## src/rtl/ir_pkg.sv

```systemverilog
package ir_pkg;
   typedef enum logic [1:0] {
      ST_IDLE,
      ST_CALC,
      ST_WAIT
   } ir_state_t;

   // operand descriptor as held in bits 23..0 of a word
   typedef struct packed {
      logic [3:0]  xsel;
      logic        f_idx;
      logic        f_rel;
      logic        f_ind;
      logic        f_imm;
      logic [15:0] prm;
   } ir_desc_t;

   localparam int DESC_W = 24;
   localparam int PRM_W  = 16;
endpackage

```

## src/rtl/ir_addr_calc.sv

```systemverilog
module ir_addr_calc
   import ir_pkg::*;
#(
   parameter int DATA_W = 32
) (
   input  ir_desc_t            desc,
   input  logic [DATA_W-1:0]   idx_val,
   input  logic [DATA_W-1:0]   pc_val,
   output logic [DATA_W-1:0]   sum
);
   localparam int EXT_W = DATA_W - PRM_W;

   logic [DATA_W-1:0] ext_prm;
   logic [DATA_W-1:0] idx_term;
   logic [DATA_W-1:0] pc_term;

   assign ext_prm  = {{EXT_W{desc.prm[PRM_W-1]}}, desc.prm};
   assign idx_term = desc.f_idx ? idx_val : '0;
   assign pc_term  = desc.f_rel ? pc_val  : '0;
   assign sum      = ext_prm + idx_term + pc_term;
endmodule

```

## src/rtl/ir_depth_ctr.sv

```systemverilog
module ir_depth_ctr #(
   parameter int MAX_DEPTH = 64,
   parameter bit LIMIT_EN  = 1'b1
) (
   input  logic clk,
   input  logic rst_n,
   input  logic clr,
   input  logic inc,
   output logic at_limit
);
   localparam int CNT_W = $clog2(MAX_DEPTH + 1);

   if (MAX_DEPTH < 1) begin : g_bad_depth
      $error("ir_depth_ctr: MAX_DEPTH must be at least 1");
   end

   if (LIMIT_EN) begin : g_limited
      logic [CNT_W-1:0] cnt;
      always_ff @(posedge clk or negedge rst_n) begin
         if (!rst_n)   cnt <= '0;
         else if (clr) cnt <= '0;
         else if (inc) cnt <= cnt + 1'b1;
      end
      assign at_limit = (cnt == CNT_W'(MAX_DEPTH));

      p_cnt_bound_r8: assert property (@(posedge clk) disable iff (!rst_n)
         cnt <= CNT_W'(MAX_DEPTH));
   end else begin : g_unbounded
      logic unused_ctl;
      assign unused_ctl = ^{clk, rst_n, clr, inc};
      assign at_limit   = 1'b0;
   end
endmodule

```

## src/rtl/indir_resolver.sv

```systemverilog
module indir_resolver
   import ir_pkg::*;
#(
   parameter int DATA_W    = 32,
   parameter int IDX_W     = 4,
   parameter int MAX_DEPTH = 64,
   parameter bit LIMIT_EN  = 1'b1
) (
   input  logic              clk,
   input  logic              rst_n,
   input  logic              start,
   input  logic [DATA_W-1:0] instr,
   input  logic [DATA_W-1:0] pc,
   input  logic              is_jump,
   output logic [IDX_W-1:0]  idx_sel,
   input  logic [DATA_W-1:0] idx_data,
   output logic              mem_req,
   output logic [DATA_W-1:0] mem_addr,
   input  logic              mem_rvalid,
   input  logic [DATA_W-1:0] mem_rdata,
   output logic              busy,
   output logic              done,
   output logic [DATA_W-1:0] result,
   output logic              result_is_value,
   output logic              err
);
   if (DATA_W < DESC_W + 8) begin : g_bad_width
      $error("indir_resolver: DATA_W must hold opcode and descriptor");
   end
   if (IDX_W != 4) begin : g_bad_idx
      $error("indir_resolver: descriptor select field is 4 bits");
   end

   ir_state_t         state;
   ir_desc_t          desc_q;
   logic [DATA_W-1:0] pc_q;
   logic [DATA_W-1:0] addr_q;
   logic [DATA_W-1:0] res_q;
   logic              imm_q, isv_q, done_q, err_q;
   logic [DATA_W-1:0] sum;
   logic              at_limit;
   logic              accept, fetch_in;
   logic              unused_hi;

   assign unused_hi = ^{instr[DATA_W-1:DESC_W], mem_rdata[DATA_W-1:DESC_W]};
   assign accept    = start && (state == ST_IDLE);
   assign fetch_in  = (state == ST_WAIT) && mem_rvalid;

   ir_addr_calc #(.DATA_W(DATA_W)) u_calc (
      .desc    (desc_q),
      .idx_val (idx_data),
      .pc_val  (pc_q),
      .sum     (sum)
   );

   ir_depth_ctr #(.MAX_DEPTH(MAX_DEPTH), .LIMIT_EN(LIMIT_EN)) u_depth (
      .clk      (clk),
      .rst_n    (rst_n),
      .clr      (accept),
      .inc      (fetch_in),
      .at_limit (at_limit)
   );

   always_ff @(posedge clk or negedge rst_n) begin
      if (!rst_n) begin
         state  <= ST_IDLE;
         desc_q <= '0;
         pc_q   <= '0;
         addr_q <= '0;
         res_q  <= '0;
         imm_q  <= 1'b0;
         isv_q  <= 1'b0;
         done_q <= 1'b0;
         err_q  <= 1'b0;
      end else begin
         done_q <= 1'b0;
         err_q  <= 1'b0;
         unique case (state)
            ST_IDLE: if (start) begin
               desc_q <= ir_desc_t'(instr[DESC_W-1:0]);
               pc_q   <= pc;
               imm_q  <= instr[16] && !is_jump;
               state  <= ST_CALC;
            end
            ST_CALC: begin
               if (desc_q.f_ind) begin
                  if (at_limit) begin
                     err_q <= 1'b1;
                     state <= ST_IDLE;
                  end else begin
                     addr_q <= sum;
                     state  <= ST_WAIT;
                  end
               end else begin
                  res_q  <= sum;
                  isv_q  <= imm_q;
                  done_q <= 1'b1;
                  state  <= ST_IDLE;
               end
            end
            ST_WAIT: if (mem_rvalid) begin
               desc_q <= ir_desc_t'(mem_rdata[DESC_W-1:0]);
               state  <= ST_CALC;
            end
            default: state <= ST_IDLE;
         endcase
      end
   end

   assign idx_sel         = desc_q.xsel;
   assign mem_req         = (state == ST_WAIT);
   assign mem_addr        = addr_q;
   assign busy            = (state != ST_IDLE);
   assign done            = done_q;
   assign err             = err_q;
   assign result          = res_q;
   assign result_is_value = isv_q;

   p_req_hold_r7: assert property (@(posedge clk) disable iff (!rst_n)
      mem_req && !mem_rvalid |=> mem_req && $stable(mem_addr));
   p_restart_r4: assert property (@(posedge clk) disable iff (!rst_n)
      mem_req && mem_rvalid |=> busy && !mem_req);
   p_excl_r8: assert property (@(posedge clk) disable iff (!rst_n)
      !(done && err));
   p_done_busy_r9: assert property (@(posedge clk) disable iff (!rst_n)
      done |-> $past(busy) && !busy);
endmodule

```
===== src/rtl/tk_weekday.sv =====
module tk_weekday
  import tk_pkg::*;
(
  input  logic clk,
  input  logic rst_n,
  input  logic load_i,
  input  reg_t load_val_i,
  input  logic step_i,
  output reg_t day_o
);
  reg_t day_q, day_d;
  logic [2:0] dow_nx;
  logic en;

  assign dow_nx = (day_q[2:0] >= 3'd7 || day_q[2:0] == 3'd0) ? 3'd1 : day_q[2:0] + 3'd1;
  assign en     = load_i | step_i;

  always_comb begin
    if (load_i) day_d = load_val_i;
    else        day_d = {2'b00, day_q[5:4], 1'b0, dow_nx};
  end

  always_ff @(posedge clk or negedge rst_n) begin
    if (!rst_n)  day_q <= 8'h31;
    else if (en) day_q <= day_d;
  end

  assign day_o = day_q;

  AST_DOW_WRAP: assert property (@(posedge clk) disable iff (!rst_n)
    (step_i && !load_i && day_q[2:0] == 3'd7) |=> (day_q[2:0] == 3'd1));
endmodule
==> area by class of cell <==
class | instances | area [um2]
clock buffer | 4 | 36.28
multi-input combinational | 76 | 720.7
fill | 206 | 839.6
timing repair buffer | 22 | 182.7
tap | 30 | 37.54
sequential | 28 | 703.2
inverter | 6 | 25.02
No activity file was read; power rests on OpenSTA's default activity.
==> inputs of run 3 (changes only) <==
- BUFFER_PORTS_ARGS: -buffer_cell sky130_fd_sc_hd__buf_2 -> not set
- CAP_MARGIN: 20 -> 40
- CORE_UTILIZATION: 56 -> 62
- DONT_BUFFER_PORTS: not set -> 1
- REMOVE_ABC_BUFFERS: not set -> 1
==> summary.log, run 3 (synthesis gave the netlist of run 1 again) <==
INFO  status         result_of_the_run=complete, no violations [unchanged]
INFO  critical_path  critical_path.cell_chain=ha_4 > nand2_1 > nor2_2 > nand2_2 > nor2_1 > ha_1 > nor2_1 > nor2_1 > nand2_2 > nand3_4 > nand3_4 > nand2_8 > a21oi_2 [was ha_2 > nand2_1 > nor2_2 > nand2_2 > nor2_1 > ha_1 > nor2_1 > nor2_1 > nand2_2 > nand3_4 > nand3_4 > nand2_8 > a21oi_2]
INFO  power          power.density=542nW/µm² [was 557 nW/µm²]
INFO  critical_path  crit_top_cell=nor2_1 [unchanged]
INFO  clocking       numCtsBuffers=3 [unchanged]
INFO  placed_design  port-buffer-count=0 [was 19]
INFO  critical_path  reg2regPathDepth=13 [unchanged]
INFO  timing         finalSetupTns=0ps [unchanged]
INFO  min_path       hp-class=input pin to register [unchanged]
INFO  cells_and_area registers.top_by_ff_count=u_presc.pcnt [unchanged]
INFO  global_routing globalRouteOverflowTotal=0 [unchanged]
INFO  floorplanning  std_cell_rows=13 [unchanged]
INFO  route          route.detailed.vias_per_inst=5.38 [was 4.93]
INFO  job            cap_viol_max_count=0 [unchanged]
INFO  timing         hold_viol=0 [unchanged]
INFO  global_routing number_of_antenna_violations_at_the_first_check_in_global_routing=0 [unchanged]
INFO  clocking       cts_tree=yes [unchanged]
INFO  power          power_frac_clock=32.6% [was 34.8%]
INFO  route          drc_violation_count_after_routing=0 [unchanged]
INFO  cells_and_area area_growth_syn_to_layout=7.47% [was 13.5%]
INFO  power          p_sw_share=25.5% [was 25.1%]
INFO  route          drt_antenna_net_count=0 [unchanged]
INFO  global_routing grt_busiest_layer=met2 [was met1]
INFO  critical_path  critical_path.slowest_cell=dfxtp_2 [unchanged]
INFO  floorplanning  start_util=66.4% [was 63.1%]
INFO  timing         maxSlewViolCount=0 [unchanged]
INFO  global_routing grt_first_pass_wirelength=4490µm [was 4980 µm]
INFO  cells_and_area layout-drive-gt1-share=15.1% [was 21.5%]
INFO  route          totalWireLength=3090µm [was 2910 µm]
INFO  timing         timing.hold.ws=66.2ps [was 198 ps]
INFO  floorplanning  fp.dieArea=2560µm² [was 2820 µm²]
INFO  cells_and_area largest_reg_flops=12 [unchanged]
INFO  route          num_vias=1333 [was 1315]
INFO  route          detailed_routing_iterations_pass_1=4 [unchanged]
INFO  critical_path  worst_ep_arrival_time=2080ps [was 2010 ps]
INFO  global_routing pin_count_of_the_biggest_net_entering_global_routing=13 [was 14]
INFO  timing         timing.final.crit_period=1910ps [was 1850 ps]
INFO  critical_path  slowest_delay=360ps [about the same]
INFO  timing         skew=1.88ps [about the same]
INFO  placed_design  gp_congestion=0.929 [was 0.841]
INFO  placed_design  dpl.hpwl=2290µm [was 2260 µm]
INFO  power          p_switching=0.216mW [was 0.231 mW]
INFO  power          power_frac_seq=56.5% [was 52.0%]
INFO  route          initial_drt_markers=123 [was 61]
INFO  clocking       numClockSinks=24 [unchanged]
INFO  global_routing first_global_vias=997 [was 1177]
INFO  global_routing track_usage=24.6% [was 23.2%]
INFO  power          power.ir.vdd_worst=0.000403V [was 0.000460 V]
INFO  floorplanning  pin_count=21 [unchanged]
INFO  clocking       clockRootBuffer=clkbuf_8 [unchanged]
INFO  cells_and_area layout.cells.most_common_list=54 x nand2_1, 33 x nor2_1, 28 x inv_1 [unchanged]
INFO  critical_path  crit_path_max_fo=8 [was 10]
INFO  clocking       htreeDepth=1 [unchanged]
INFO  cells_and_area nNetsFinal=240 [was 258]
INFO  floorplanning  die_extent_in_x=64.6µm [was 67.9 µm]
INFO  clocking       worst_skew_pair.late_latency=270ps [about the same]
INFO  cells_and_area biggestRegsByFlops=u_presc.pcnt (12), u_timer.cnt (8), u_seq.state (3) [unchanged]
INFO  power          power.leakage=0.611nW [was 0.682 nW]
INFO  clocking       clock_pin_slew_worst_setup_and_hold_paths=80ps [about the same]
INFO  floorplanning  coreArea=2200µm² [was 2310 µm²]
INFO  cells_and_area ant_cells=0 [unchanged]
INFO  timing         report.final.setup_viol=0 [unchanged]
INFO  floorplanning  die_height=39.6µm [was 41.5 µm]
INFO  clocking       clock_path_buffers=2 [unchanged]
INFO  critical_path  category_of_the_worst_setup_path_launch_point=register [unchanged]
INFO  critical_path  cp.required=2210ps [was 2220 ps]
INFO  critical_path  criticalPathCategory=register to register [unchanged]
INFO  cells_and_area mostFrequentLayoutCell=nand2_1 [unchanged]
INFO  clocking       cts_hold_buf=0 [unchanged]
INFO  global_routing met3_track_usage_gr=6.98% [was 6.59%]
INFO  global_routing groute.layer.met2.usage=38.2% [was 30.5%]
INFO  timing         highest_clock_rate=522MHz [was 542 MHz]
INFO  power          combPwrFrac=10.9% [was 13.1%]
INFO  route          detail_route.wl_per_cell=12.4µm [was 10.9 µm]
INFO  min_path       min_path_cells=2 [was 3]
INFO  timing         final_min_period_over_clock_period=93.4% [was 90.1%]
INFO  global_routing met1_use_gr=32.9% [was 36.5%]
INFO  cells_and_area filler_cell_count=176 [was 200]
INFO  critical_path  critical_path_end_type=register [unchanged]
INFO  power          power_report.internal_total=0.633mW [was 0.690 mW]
==> src/rtl/sync_2ff.sv <==
// sync_2ff: two-flop synchronizer for a vector of independent asynchronous
// level flags. Assumes each bit is a slow level; no bus coherency is implied.
module sync_2ff #(
    parameter int W = 4
) (
    input  logic         clk,
    input  logic         rst_n,
    input  logic [W-1:0] d_i,
    output logic [W-1:0] q_o
);
    logic [W-1:0] stage1_q;
    logic [W-1:0] stage2_q;

    // Two register stages, cleared by reset.
    always_ff @(posedge clk) begin
        if (!rst_n) begin
            stage1_q <= '0;
            stage2_q <= '0;
        end else begin
            stage1_q <= d_i;
            stage2_q <= stage1_q;
        end
    end

    assign q_o = stage2_q;
endmodule

==> src/rtl/seq_fsm.sv <==
// seq_fsm: ordered enable/disable controller for N rails. Enables position
// 0 first and waits for each synchronized good flag, with a per-position
// timeout. Tears down in reverse with a settle gap on request or fault.
// Assumes good_i is already synchronized and every timeout is at least 1.
module seq_fsm
    import pseq_pkg::*;
#(
    parameter int                          N_RAILS      = 4,
    parameter int                          CNT_W        = 16,
    parameter logic [N_RAILS*CNT_W-1:0]    RAIL_TIMEOUT = {N_RAILS{CNT_W'(1000)}},
    parameter int unsigned                 SETTLE_CYC   = 64,
    localparam int                         IDX_W        = (N_RAILS > 1) ? $clog2(N_RAILS) : 1
) (
    input  logic               clk,
    input  logic               rst_n,
    input  logic               up_req_i,
    input  logic               down_req_i,
    input  logic [N_RAILS-1:0] good_i,
    output logic [N_RAILS-1:0] en_o,
    output logic [2:0]         state_o,
    output logic               fault_o,
    output logic [IDX_W-1:0]   fault_rail_o
);
    localparam logic [IDX_W-1:0] LAST_POS   = IDX_W'(N_RAILS - 1);
    localparam logic [CNT_W-1:0] SETTLE_END = CNT_W'(SETTLE_CYC - 1);

    seq_state_e          state_q, state_d;
    logic [IDX_W-1:0]    step_q, step_d;
    logic [CNT_W-1:0]    timer_q, timer_d;
    logic [N_RAILS-1:0]  en_q, en_d;
    logic                fault_q, fault_d;
    logic [IDX_W-1:0]    frail_q, frail_d;
    logic [CNT_W-1:0]    to_cur;
    logic [IDX_W-1:0]    low_idx;
    logic                any_low;

    assign to_cur = RAIL_TIMEOUT[step_q*CNT_W +: CNT_W];

    // Lowest position whose good flag is low.
    always_comb begin
        low_idx = '0;
        any_low = 1'b0;
        for (int i = N_RAILS - 1; i >= 0; i--) begin
            if (!good_i[i]) begin
                low_idx = IDX_W'(i);
                any_low = 1'b1;
            end
        end
    end

    // Next-state logic for sequencing, timing and fault latching.
    always_comb begin
        state_d = state_q;
        step_d  = step_q;
        timer_d = timer_q + 1'b1;
        en_d    = en_q;
        fault_d = fault_q;
        frail_d = frail_q;
        case (state_q)
            ST_OFF: begin
                timer_d = '0;
                if (up_req_i && !down_req_i) begin
                    state_d = ST_RAMP;
                    step_d  = '0;
                    en_d    = N_RAILS'(1);
                    frail_d = '0;
                end
            end
            ST_RAMP: begin
                if (down_req_i) begin
                    state_d      = ST_DOWN;
                    timer_d      = '0;
                    en_d[step_q] = 1'b0;
                end else if (good_i[step_q]) begin
                    timer_d = '0;
                    if (step_q == LAST_POS) begin
                        state_d = ST_ON;
                    end else begin
                        step_d               = step_q + 1'b1;
                        en_d[step_q + 1'b1]  = 1'b1;
                    end
                end else if (timer_q == to_cur - 1'b1) begin
                    fault_d      = 1'b1;
                    frail_d      = step_q;
                    state_d      = ST_DOWN;
                    timer_d      = '0;
                    en_d[step_q] = 1'b0;
                end
            end
            ST_ON: begin
                timer_d = '0;
                if (down_req_i || any_low) begin
                    if (!down_req_i) begin
                        fault_d = 1'b1;
                        frail_d = low_idx;
                    end
                    state_d        = ST_DOWN;
                    step_d         = LAST_POS;
                    en_d[LAST_POS] = 1'b0;
                end
            end
            ST_DOWN: begin
                if (timer_q == SETTLE_END) begin
                    timer_d = '0;
                    if (step_q == '0) begin
                        state_d = fault_q ? ST_HALT : ST_OFF;
                    end else begin
                        step_d                = step_q - 1'b1;
                        en_d[step_q - 1'b1]   = 1'b0;
                    end
                end
            end
            ST_HALT: begin
                timer_d = '0;
                if (down_req_i) begin
                    state_d = ST_OFF;
                    fault_d = 1'b0;
                end
            end
            default: begin
                state_d = ST_OFF;
                en_d    = '0;
            end
        endcase
    end

    // State registers with synchronous active-low reset.
    always_ff @(posedge clk) begin
        if (!rst_n) begin
            state_q <= ST_OFF;
            step_q  <= '0;
            timer_q <= '0;
            en_q    <= '0;
            fault_q <= 1'b0;
            frail_q <= '0;
        end else begin
            state_q <= state_d;
            step_q  <= step_d;
            timer_q <= timer_d;
            en_q    <= en_d;
            fault_q <= fault_d;
            frail_q <= frail_d;
        end
    end

    assign en_o         = en_q;
    assign state_o      = state_q;
    assign fault_o      = fault_q;
    assign fault_rail_o = frail_q;


    en_rise_one_chk: assert property (@(posedge clk) disable iff (!rst_n)
        $countones(en_q & ~$past(en_q)) <= 1);


    en_fall_one_chk: assert property (@(posedge clk) disable iff (!rst_n)
        $countones(~en_q & $past(en_q)) <= 1);


    no_rise_in_down_chk: assert property (@(posedge clk) disable iff (!rst_n)
        (state_q == ST_DOWN) |=> ((en_q & ~$past(en_q)) == '0));


    timer_bound_chk: assert property (@(posedge clk) disable iff (!rst_n)
        (state_q == ST_RAMP) |-> (timer_q < to_cur));


    halt_holds_chk: assert property (@(posedge clk) disable iff (!rst_n)
        (state_q == ST_HALT && !down_req_i) |=> (state_q == ST_HALT));


    fault_idx_hold_chk: assert property (@(posedge clk) disable iff (!rst_n)
        (fault_q && !(state_q == ST_HALT && down_req_i)) |=> (fault_q && $stable(frail_q)));
endmodule
File: config.mk
export PLATFORM = sky130hd
export DESIGN_NAME = bus_strobe_gen
export DESIGN_NICKNAME = d
export VERILOG_FILES = /design/src/rtl/strobe_pkg.sv /design/src/rtl/cycle_seq.sv /design/src/rtl/strobe_dp.sv /design/src/rtl/bus_strobe_gen.sv
export SDC_FILE = /design/constraint.sdc
export NUM_CORES = 1
export LEC_CHECK = 0
export ABC_AREA = 1
export BUFFER_PORTS_ARGS = -buffer_cell sky130_fd_sc_hd__buf_2
export CAP_MARGIN = 10
export CORE_MARGIN = 3
export CORE_UTILIZATION = 35
export DETAILED_ROUTE_END_ITERATION = 6
export PLACE_DENSITY = 0.7
export SLEW_MARGIN = 20
export SYNTH_ARGS = -nofsm -noshare
export SYNTH_HDL_FRONTEND = slang
export SYNTH_SLANG_ARGS = --single-unit
File: constraint.sdc
create_clock -name clk -period 1.6 [get_ports clk]
set_input_delay 0.32 -clock clk [delete_from_list [all_inputs] [get_ports clk]]
set_output_delay 0.32 -clock clk [all_outputs]
set_load 0.005 [all_outputs]
File: src/rtl/strobe_pkg.sv
package strobe_pkg;
  localparam int NUM_STATES = 6;
  localparam int STATE_W    = $clog2(NUM_STATES);

  typedef struct packed {
    logic [STATE_W-1:0] nxtState;
    logic               nxtPhase;
    logic               lastTick;
  } seqStrobe_t;
endpackage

________________

- [Work to be completed]
Copy back the listing above exactly, but only from the line with "area by class" through the line with "- DONT_BUFFER_PORTS: not set -> 1", both ends included.

- [Result for this task]
==> area by class of cell <==
class | instances | area [um2]
clock buffer | 4 | 36.28
multi-input combinational | 76 | 720.7
fill | 206 | 839.6
timing repair buffer | 22 | 182.7
tap | 30 | 37.54
sequential | 28 | 703.2
inverter | 6 | 25.02
No activity file was read; power rests on OpenSTA's default activity.
==> inputs of run 3 (changes only) <==
- BUFFER_PORTS_ARGS: -buffer_cell sky130_fd_sc_hd__buf_2 -> not set
- CAP_MARGIN: 20 -> 40
- CORE_UTILIZATION: 56 -> 62
- DONT_BUFFER_PORTS: not set -> 1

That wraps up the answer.